Julian Sanchez, who has been doing excellent work on copyright issues of late, has a nice post about how such arguments are totally irrelevant to copyright policy. He notes that it's no surprise that artistic and creative people want greater copyright privileges, and fewer exceptions such as fair use, but that's meaningless:
These will often be wonderful, likeable, creative people, and the correct policy response to these objections as such is: Cry me a fucking river; now piss off.And the reasoning why is that copyright policy is not about what someone deserves or about rewarding people based on some moral grounding. Its purpose is and has always been clear: to provide incentive to promote progress. There are tradeoffs in these policies, and the end argument should never be about what someone deserves, but about what is the best net result for society on that progress bar. As Sanchez explains:
Wise assessment of copyright policy should have nothing to do with how you feel about the person or entity who holds the right at any particular time, because copyright policy is not about identifying wonderful and meritorious people and ensuring--certainly not as an end in itself, anyway--that their income is proportioned to their intrinsic moral desert--or lack thereof. We are all the massive beneficiaries of millennia of accumulated human scientific knowledge and cultural output, and not one of us did anything do deserve a jot of it. We're all just extremely lucky not to have been born cavemen. The greatest creative genius alive would be hard pressed to create a smiley faced smeared in dung on a tree trunk without that huge and completely undeserved inheritance.Exactly right. Yet, somehow, I get the feeling that people will continue to toss out moral arguments. They can't resist... and since they tend not to have the empirical data to support their position, it always gets reduced to irrelevant moral arguments.
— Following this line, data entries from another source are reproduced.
===== src/rtl/cacheline_arbiter_pkg.sv =====
// Shared types for the cacheline arbiter: FSM states, requester ids and
// default line/address widths.
package cacheline_arbiter_pkg;

  localparam int LINE_W_DEF = 256;
  localparam int ADDR_W_DEF = 32;

  typedef enum logic [1:0] {
    IDLE    = 2'd0,
    SERVE_I = 2'd1,
    SERVE_D = 2'd2
  } arb_state_t;

  typedef enum logic {
    REQ_I = 1'b0,
    REQ_D = 1'b1
  } req_id_t;

  function automatic req_id_t other_req(input req_id_t r);
    return (r == REQ_I) ? REQ_D : REQ_I;
  endfunction

endpackage


===== src/rtl/cacheline_arbiter_if.sv =====
// Bundle of the I-cache, D-cache and physical-memory cacheline signals.
// slave is the arbiter's view; master is the caches-plus-adaptor view.
interface cacheline_arbiter_if
  import cacheline_arbiter_pkg::*;
#(
  parameter int LINE_W = LINE_W_DEF,
  parameter int ADDR_W = ADDR_W_DEF
);

  logic              i_read;
  logic [ADDR_W-1:0] i_address;
  logic [LINE_W-1:0] i_rdata;
  logic              i_resp;

  logic              d_read;
  logic              d_write;
  logic [ADDR_W-1:0] d_address;
  logic [LINE_W-1:0] d_wdata;
  logic [LINE_W-1:0] d_rdata;
  logic              d_resp;

  logic              pmem_read;
  logic              pmem_write;
  logic [ADDR_W-1:0] pmem_address;
  logic [LINE_W-1:0] pmem_wdata;
  logic [LINE_W-1:0] pmem_rdata;
  logic              pmem_resp;

  modport slave (
    input  i_read, i_address, d_read, d_write, d_address, d_wdata,
           pmem_rdata, pmem_resp,
    output i_rdata, i_resp, d_rdata, d_resp,
           pmem_read, pmem_write, pmem_address, pmem_wdata
  );

  modport master (
    output i_read, i_address, d_read, d_write, d_address, d_wdata,
           pmem_rdata, pmem_resp,
    input  i_rdata, i_resp, d_rdata, d_resp,
           pmem_read, pmem_write, pmem_address, pmem_wdata
  );

endinterface


===== src/rtl/cacheline_arbiter_pick.sv =====
// Combinational tie-break between two line requesters; FAIR alternates
// against the previous grant, otherwise the D side wins ties.
module arb_pick
  import cacheline_arbiter_pkg::*;
#(
  parameter int FAIR = 1
) (
  input  logic    i_req,
  input  logic    d_req,
  input  req_id_t last_grant,
  output logic    gnt_vld,
  output req_id_t gnt_id
);

  always_comb begin
    gnt_vld = i_req | d_req;
    gnt_id  = REQ_D;
    if (i_req && d_req) begin
      gnt_id = (FAIR != 0) ? other_req(last_grant) : REQ_D;
    end else if (i_req) begin
      gnt_id = REQ_I;
    end
  end

endmodule


===== src/rtl/cacheline_arbiter.sv =====
// Serialises I-cache and D-cache line transactions onto one physical-memory
// port, with a registered downstream request and a one-cycle resp to the owner.
module cacheline_arbiter
  import cacheline_arbiter_pkg::*;
#(
  parameter int LINE_W = LINE_W_DEF,
  parameter int ADDR_W = ADDR_W_DEF,
  parameter int FAIR   = 1
) (
  input  logic                clk,
  input  logic                rst,
  cacheline_arbiter_if.slave  bus
);

  arb_state_t        state_q, state_d;
  req_id_t           last_grant_q, last_grant_d;
  logic              pmem_read_q, pmem_read_d;
  logic              pmem_write_q, pmem_write_d;
  logic [ADDR_W-1:0] pmem_address_q, pmem_address_d;
  logic [LINE_W-1:0] pmem_wdata_q, pmem_wdata_d;

  logic    d_req;
  logic    gnt_vld;
  req_id_t gnt_id;
  logic    i_resp_c, d_resp_c;

  assign d_req = bus.d_read | bus.d_write;

  arb_pick #(.FAIR(FAIR)) u_pick (
    .i_req      (bus.i_read),
    .d_req      (d_req),
    .last_grant (last_grant_q),
    .gnt_vld    (gnt_vld),
    .gnt_id     (gnt_id)
  );

  always_comb begin
    state_d        = state_q;
    last_grant_d   = last_grant_q;
    pmem_read_d    = pmem_read_q;
    pmem_write_d   = pmem_write_q;
    pmem_address_d = pmem_address_q;
    pmem_wdata_d   = pmem_wdata_q;
    unique case (state_q)
      IDLE: begin
        if (gnt_vld) begin
          last_grant_d = gnt_id;
          if (gnt_id == REQ_I) begin
            state_d        = SERVE_I;
            pmem_read_d    = 1'b1;
            pmem_write_d   = 1'b0;
            pmem_address_d = bus.i_address;
          end else begin
            // A writeback wins over a simultaneous read from the D side.
            state_d        = SERVE_D;
            pmem_read_d    = bus.d_read & ~bus.d_write;
            pmem_write_d   = bus.d_write;
            pmem_address_d = bus.d_address;
            pmem_wdata_d   = bus.d_wdata;
          end
        end
      end
      SERVE_I, SERVE_D: begin
        // Always return through IDLE so a stale level request is re-arbitrated.
        if (bus.pmem_resp) begin
          state_d      = IDLE;
          pmem_read_d  = 1'b0;
          pmem_write_d = 1'b0;
        end
      end
      default: begin
        state_d      = IDLE;
        pmem_read_d  = 1'b0;
        pmem_write_d = 1'b0;
      end
    endcase
  end

  always_ff @(posedge clk or negedge rst) begin
    if (!rst) begin
      state_q        <= IDLE;
      last_grant_q   <= REQ_D;
      pmem_read_q    <= 1'b0;
      pmem_write_q   <= 1'b0;
      pmem_address_q <= '0;
      pmem_wdata_q   <= '0;
    end else begin
      state_q        <= state_d;
      last_grant_q   <= last_grant_d;
      pmem_read_q    <= pmem_read_d;
      pmem_write_q   <= pmem_write_d;
      pmem_address_q <= pmem_address_d;
      pmem_wdata_q   <= pmem_wdata_d;
    end
  end

  assign i_resp_c = (state_q == SERVE_I) & bus.pmem_resp;
  assign d_resp_c = (state_q == SERVE_D) & bus.pmem_resp;

  assign bus.i_resp       = i_resp_c;
  assign bus.d_resp       = d_resp_c;
  assign bus.i_rdata      = i_resp_c ? bus.pmem_rdata : '0;
  assign bus.d_rdata      = d_resp_c ? bus.pmem_rdata : '0;
  assign bus.pmem_read    = pmem_read_q;
  assign bus.pmem_write   = pmem_write_q;
  assign bus.pmem_address = pmem_address_q;
  assign bus.pmem_wdata   = pmem_wdata_q;

  always @(posedge clk) begin
    if (rst && state_q == IDLE) begin
      assert (!(bus.d_read && bus.d_write))
        else $warning("cacheline_arbiter: d_read and d_write both high, write wins");
    end
  end

endmodule


===== src/flat_wrapper.sv =====
// flat-port wrapper written by rule: the top's interface ports become plain ports
module cacheline_arbiter_flat import cacheline_arbiter_pkg::*;
#(
  parameter int LINE_W = LINE_W_DEF,
  parameter int ADDR_W = ADDR_W_DEF,
  parameter int FAIR   = 1
)
  (clk, rst, bus_i_read, bus_i_address, bus_d_read, bus_d_write, bus_d_address, bus_d_wdata, bus_pmem_rdata, bus_pmem_resp, bus_i_rdata, bus_i_resp, bus_d_rdata, bus_d_resp, bus_pmem_read, bus_pmem_write, bus_pmem_address, bus_pmem_wdata);
  cacheline_arbiter_if #(.LINE_W(LINE_W), .ADDR_W(ADDR_W)) bus_i ();
  input  logic clk;
  input  logic rst;
  input wire logic [$bits(bus_i.i_read)-1:0] bus_i_read;
  input wire logic [$bits(bus_i.i_address)-1:0] bus_i_address;
  input wire logic [$bits(bus_i.d_read)-1:0] bus_d_read;
  input wire logic [$bits(bus_i.d_write)-1:0] bus_d_write;
  input wire logic [$bits(bus_i.d_address)-1:0] bus_d_address;
  input wire logic [$bits(bus_i.d_wdata)-1:0] bus_d_wdata;
  input wire logic [$bits(bus_i.pmem_rdata)-1:0] bus_pmem_rdata;
  input wire logic [$bits(bus_i.pmem_resp)-1:0] bus_pmem_resp;
  output wire logic [$bits(bus_i.i_rdata)-1:0] bus_i_rdata;
  output wire logic [$bits(bus_i.i_resp)-1:0] bus_i_resp;
  output wire logic [$bits(bus_i.d_rdata)-1:0] bus_d_rdata;
  output wire logic [$bits(bus_i.d_resp)-1:0] bus_d_resp;
  output wire logic [$bits(bus_i.pmem_read)-1:0] bus_pmem_read;
  output wire logic [$bits(bus_i.pmem_write)-1:0] bus_pmem_write;
  output wire logic [$bits(bus_i.pmem_address)-1:0] bus_pmem_address;
  output wire logic [$bits(bus_i.pmem_wdata)-1:0] bus_pmem_wdata;
  assign bus_i.i_read = bus_i_read;
  assign bus_i.i_address = bus_i_address;
  assign bus_i.d_read = bus_d_read;
  assign bus_i.d_write = bus_d_write;
  assign bus_i.d_address = bus_d_address;
  assign bus_i.d_wdata = bus_d_wdata;
  assign bus_i.pmem_rdata = bus_pmem_rdata;
  assign bus_i.pmem_resp = bus_pmem_resp;
  assign bus_i_rdata = bus_i.i_rdata;
  assign bus_i_resp = bus_i.i_resp;
  assign bus_d_rdata = bus_i.d_rdata;
  assign bus_d_resp = bus_i.d_resp;
  assign bus_pmem_read = bus_i.pmem_read;
  assign bus_pmem_write = bus_i.pmem_write;
  assign bus_pmem_address = bus_i.pmem_address;
  assign bus_pmem_wdata = bus_i.pmem_wdata;
  cacheline_arbiter #(.LINE_W(LINE_W), .ADDR_W(ADDR_W), .FAIR(FAIR)) u_core (.clk(clk), .rst(rst), .bus(bus_i));
endmodule

===== config.mk =====
export PLATFORM = sky130hd
export DESIGN_NAME = cacheline_arbiter_flat
export DESIGN_NICKNAME = d
export VERILOG_FILES = /design/src/rtl/cacheline_arbiter_pkg.sv /design/src/rtl/cacheline_arbiter_if.sv /design/src/rtl/cacheline_arbiter_pick.sv /design/src/rtl/cacheline_arbiter.sv /design/src/flat_wrapper.sv
export SDC_FILE = /design/constraint.sdc
export NUM_CORES = 1
export LEC_CHECK = 0
export BUFFER_PORTS_ARGS = -buffer_cell sky130_fd_sc_hd__buf_4
export CAP_MARGIN = 15
export CORE_AREA = 5 5 534 536
export CTS_BUF_LIST = sky130_fd_sc_hd__clkbuf_8 sky130_fd_sc_hd__clkbuf_16
export CTS_CLUSTER_SIZE = 8
export DETAILED_ROUTE_END_ITERATION = 8
export DIE_AREA = 0 0 539 541
export PLACE_DENSITY = 0.3
export SLEW_MARGIN = 20
export SYNTH_ARGS = -nofsm -noshare
export SYNTH_HDL_FRONTEND = slang
export SYNTH_SLANG_ARGS = --single-unit

===== constraint.sdc =====
create_clock -name clk -period 2.29 [get_ports clk]
set_clock_uncertainty 0.2 [all_clocks]
set_input_delay 0.1145 -clock clk [delete_from_list [all_inputs] [get_ports clk]]
set_output_delay 0.1145 -clock clk [all_outputs]
set_load 0.02 [all_outputs]

---- Yosys cells after proc, flatten, opt, wreduce, memory -nomap -nowiden ----
Index checks and enable logic that the tools add are counted.
cells by class
  shifts and indexed selects .............. 0
  bitwise logic cells ..................... 6
  magnitude comparators ................... 0
  reductions and logical operators ........ 6
  add/sub/neg operators ................... 0
  eq/ne operators ......................... 4
  multiply operators ...................... 0
  mux-type cells .......................... 17
  divide/modulo/power cells ............... 0
operators with widths
  cell                                                                      number
  256-bit two-way mux                                                       2
  32-bit two-way mux                                                        1
  1-bit two-way mux                                                         8
  2-bit two-way mux                                                         3
  1-bit one-hot mux with 2 select lines                                     2
  2-bit one-hot mux with 2 select lines                                     1
  2-bit AND reduction                                                       2
  1-bit AND                                                                 3
  3-bit AND reduction                                                       1
  2-bit by 1-bit == test with 1-bit output (second input constant)          1
  2-bit == test (second input constant)                                     1
  2-bit zero test                                                           1
  2-bit by 1-bit inequality test with 1-bit output (second input constant)  1
  2-bit inequality test (second input constant)                             1
  1-bit bitwise OR                                                          2
  2-bit OR reduction                                                        1
  1-bit logical AND                                                         1
  1-bit NOT                                                                 1
word-level totals
  RAM bits ................................ 0
  input bits .............................. 582
  ROM bits ................................ 0
  memories ................................ 0
  register bits ........................... 293
  bits in latches ......................... 0

---- Depth between registers and ports, before layout ----
  word-level depth ........................ 6
  depth in mapped cells ................... 7
  mapped depth without buffers ............ 5

---- Modules after synthesis ----
A second synthesis with hierarchy kept.
second synthesis, totals
  cells, all modules ...................... 1337
  area, all modules ....................... 15164.5 um2
modules (own cells, without submodules)
  module             cells an instance  area an instance (um2)  times used
  cacheline_arbiter  1334               15149.5                 1
  arb_pick           3                  15.0                    1

---- Worst setup path before layout ----
OpenSTA, ideal clock, no wires.
  kind .................................... register to register
  start ................................... register u_core.state_q[0]
  end ..................................... register u_core.pmem_wdata_q[215], in the netlist u_core.bus.pmem_wdata[215]
  setup slack ............................. 408 ps
  data required time ...................... 1965 ps
  arrival ................................. 1557 ps
  library setup time ...................... 125 ps
  cell stages (with the launch flop) ...... 8
  path buffers ............................ 2
  clock period less this slack ............ 1882 ps
  cell sequence ........................... dfrtp_1 > inv_1 > ha_1 > o21ai_1 > a21oi_4 > buf_4 > buf_6 > mux2_2
between the ends
  word-level cells in the longest chain between the ends .. 2
RTL lines
  element                               RTL line                 text
  start, declared                       cacheline_arbiter.sv:15  arb_state_t state_q, state_d;
  start signal, assigned                cacheline_arbiter.sv:88  state_q <= state_d;
  2-bit zero test                       n/a
  3-bit AND reduction (no source line)  n/a
  end signal, assigned                  cacheline_arbiter.sv:93  pmem_wdata_q <= pmem_wdata_d;
  end, declared                         cacheline_arbiter.sv:20  logic [LINE_W-1:0] pmem_wdata_q, pmem_wdata_d;
No other way between the ends.
A chain may end at the register's enable or synchronous reset.

---- Worst setup path after layout ----
  start ................................... register u_core.state_q[1]
  end ..................................... output bus_d_rdata[102]
between the ends
  word-level cells in the longest chain between the ends .. 3
RTL lines
  element              RTL line                  text
  2-bit == test        cacheline_arbiter.sv:98   assign d_resp_c = (state_q == SERVE_D) & bus.pmem_resp;
  1-bit AND            cacheline_arbiter.sv:98
  256-bit two-way mux  cacheline_arbiter.sv:103  assign bus.d_rdata = d_resp_c ? bus.pmem_rdata : '0;
  end, declared        flat_wrapper.sv:22        output wire logic [$bits(bus_i.d_rdata)-1:0] bus_d_rdata;
No other way between the ends.

==> summary.md <==
• **outcome** complete, but fails checks
• **violations in the final reports** negative setup slack
• **Synthesis Warnings** 0
• **final global-route overflow total** 0
• **row count** 195
• **number of nets in the final layout** 3754
• **die area** 292000 um^2
• **Crit Path Max Fanout** 8
• **shortest clock period the worst path allows after layout** 2.57 ns
• **post-synthesis async set-or-reset flop share** 1.00
• **number of enable flip-flop cells after synthesis** 0
• **global-route wire length before repair** 306000 um
• **core area** 280000 um^2
• **Crit Path Category** flop to primary output
• **I/O Buffers** 1385
• **Leak** 18.1 nW
• **fraction of the cycle the final worst path needs** 1.12
• **unrepaired setup endpoints after global routing** true
• **clock tree from TritonCTS** yes
• **initial core utilization** 0.0537
• **Synth Area in Adders** 0.00250
• **Hold Fails Final Rpt** 0
• **number of buffers created by CTS** 46
• **sequential cell area fraction in the yosys report** 0.488
• **power density over the cells** 1310 nW/um^2
• **Max VDD drop** 0.617 mV
• **count of boundary I/O pins** 1386
• **Slowest Stage Delay on Critical Path** 0.39 ns
• **count of pins over their slew limit** 0
• **Final Instance Area** 39100 um^2
• **Post-Place Setup Slack** 0.0884 ns
• **class of the tightest hold or removal check** primary input to flop
• **ys flop type** sky130_fd_sc_hd__dfrtp_1
• **Layout Area Growth over Synthesis** 160%
• **total track usage** 0.168
• **maximum count of clock buffers along a single path** 3
• **combined area of all synthesized cells** 15000 um^2
• **Die Ht** 541 um
• **dominant delay contributor by cell family on the critical path** buffers and inverters
• **final setup margin** -0.278 ns
• **gpl congestion** 0.922
• **synthesized-area fraction occupied by ao, oa, aoi and oai cells** 0.0311
• **Detailed Route Iter0 Violations** 1272
• **CP max stage cell** sky130_fd_sc_hd__dfrtp_1
• **number of nets produced by synthesis** 1961
• **type of origin of the critical path** flop
• **Initial DRT Pass Iterations** 5
• **final setup violating endpoints** 764
• **portion of netlist area occupied by mux cells** 0.192
• **count of buffer and inverter cells on the critical path** 5
• **Data arrival, critical path** 2.25 ns
• **pin count of the biggest net entering global routing** 93
• **xor/xnor cell area share of the yosys netlist** 0
• **CTS Sinks** 293
• **worst rel slew slack** 0.634
• **vias post-DR** 20800
• **Max Cap Violations** 0
• **required time at the worst-slack endpoint** 1.98 ns
• **vias per std cell** 2.98
• **wirelength, routed** 267000 um
• **cell count after synthesis** 1376
• **maximum level of the CTS H-tree** 2
• **DP Wirelength** 233000 um
• **Chip Width** 539 um
• **vias in the first global route** 21300
• **Least-Margin Pin Slew** 0.549 ns
• **fraction of final layout cells with drive strength greater than 1** 0.637
• **post-synthesis cell type count** 25
• **initial antenna violation count** 213
• **number of nets with antenna violations after detailed routing** 0
• **cell chosen for the clock root** sky130_fd_sc_hd__clkbuf_16
• **placed cell area** 30400 um^2
• **worst-skew pair later-pin latency** 0.65 ns
• **post-CTS clock slew at the launch and capture registers of the worst setup and hold paths** 0.05 ns
• **combinational family with the most area after synthesis** simple AND/OR/NAND/NOR gates
• **register bit total from synthesis** 293
• **Wirelength per Cell** 38.3 um
• **critical path endpoint category** primary output
• **average footprint of a synthesized cell** 10.9 um^2
• **DR DRC count** 0
• **Highest Clock Rate** 389 MHz
• **critical path cell sequence** buf_4 -> ha_4 -> buf_12 -> buf_16 -> buf_8 -> and3_2 -> buf_6
• **simple-gate share of the synthesized area** 0.234
power breakdown:
group          switching, mW  total [mW]  internal (mW)
registers               2.04        9.96           7.92
logic                   20.3        34.6           14.3
clock network           2.97        6.70           3.74
cells in the mapped netlist, drive strengths merged (2+ instances only):
cell type | n | area (um^2)
a31oi | 32 | 200
a32o | 3 | 30.0
and2 | 2 | 12.5
and3 | 512 | 3200
buf | 30 | 297
clkbuf | 131 | 492
dfrtp | 292 | 7310
ha | 3 | 37.5
inv | 5 | 18.8
mux2 | 256 | 2880
nand3 | 32 | 160
nor2 | 34 | 128
o21ai | 34 | 170
o21bai | 2 | 15.0
cells in the final DEF, fill, tap and decap left out, types with 2 or more instances in the layout:
cell                            instances
sky130_fd_sc_hd__nand3_1               32
sky130_fd_sc_hd__inv_2                  2
sky130_fd_sc_hd__dfrtp_1              292
sky130_fd_sc_hd__a32o_1                 3
sky130_fd_sc_hd__dlygate4sd3_1        349
sky130_fd_sc_hd__clkbuf_16             84
sky130_fd_sc_hd__diode_2               57
sky130_fd_sc_hd__inv_1                  4
sky130_fd_sc_hd__clkinvlp_4             2
sky130_fd_sc_hd__nor2_1                34
sky130_fd_sc_hd__and2_1                 2
sky130_fd_sc_hd__buf_16                19
sky130_fd_sc_hd__and3_1               367
sky130_fd_sc_hd__a31oi_1               32
sky130_fd_sc_hd__clkinv_2               6
sky130_fd_sc_hd__mux2_2               256
sky130_fd_sc_hd__and3_4               140
sky130_fd_sc_hd__o21ai_0               33
sky130_fd_sc_hd__buf_12                52
sky130_fd_sc_hd__buf_6                196
sky130_fd_sc_hd__clkinv_16              2
sky130_fd_sc_hd__buf_8                 50
sky130_fd_sc_hd__ha_4                   2
sky130_fd_sc_hd__buf_4               1202
sky130_fd_sc_hd__and3_2                 5
stage by stage:
stage | total power, mW | instances | TNS [ns] | utilization | hold WS [ns]
floorplan | 21.1 | 1376 | 0 | - | -0.381
global placement | 39.5 | 6432 | 0 | 0.109 | -0.0977
detailed placement | 39.6 | 6432 | 0 | 0.109 | -0.0981
CTS | 48.8 | 6859 | -175.97 | 0.129 | -0.0535
global route | 54.2 | 6946 | -212.43 | 0.139 | 0.0276
finish | 51.3 | 6981 | -138.36 | 0.140 | 0.0651
worst reg2reg max path, stage by stage, from the launching register on:
cell and delay (ns):
sky130_fd_sc_hd__dfrtp_1 0.39, sky130_fd_sc_hd__inv_2 0.07, sky130_fd_sc_hd__buf_4 0.09, sky130_fd_sc_hd__buf_4 0.09, sky130_fd_sc_hd__buf_4 0.09, sky130_fd_sc_hd__buf_4 0.09, sky130_fd_sc_hd__ha_1 0.20, sky130_fd_sc_hd__o21ai_2 0.09
sky130_fd_sc_hd__a21oi_4 0.18, sky130_fd_sc_hd__buf_4 0.16, sky130_fd_sc_hd__buf_12 0.14, sky130_fd_sc_hd__buf_16 0.24, sky130_fd_sc_hd__mux2_2 0.39
kinds of logic (layout without fill, tap and decap cells):
group           after synthesis  in the layout
fa+ha+maj                     3              3
flops                       293            293
compound gates               76             76
mux                         256            256
other cells                   0             57
buf+inv                     166           1971
simple gates                582            582
sequential cells by signal, indices dropped and copies added, names as in the netlist:
register and count:
u_core.bus.pmem_address 32, u_core.state_q 2, u_core.bus.pmem_read 1, u_core.bus.pmem_write 1, u_core.bus.pmem_wdata 256, u_core.last_grant_q 1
So banish the word "deserve" from your mind when you think about copyright. Nobody "deserves" a goddamn thing. (I say this, for what it's worth, as someone who makes his living entirely through the production of "intellectual property.") The only--the only--relevant question is whether a marginal restriction on the general ability to use information incentivizes enough additional information production over the long run to justify denying that marginal use to every other human being on the planet, whether for simple consumption or further creation.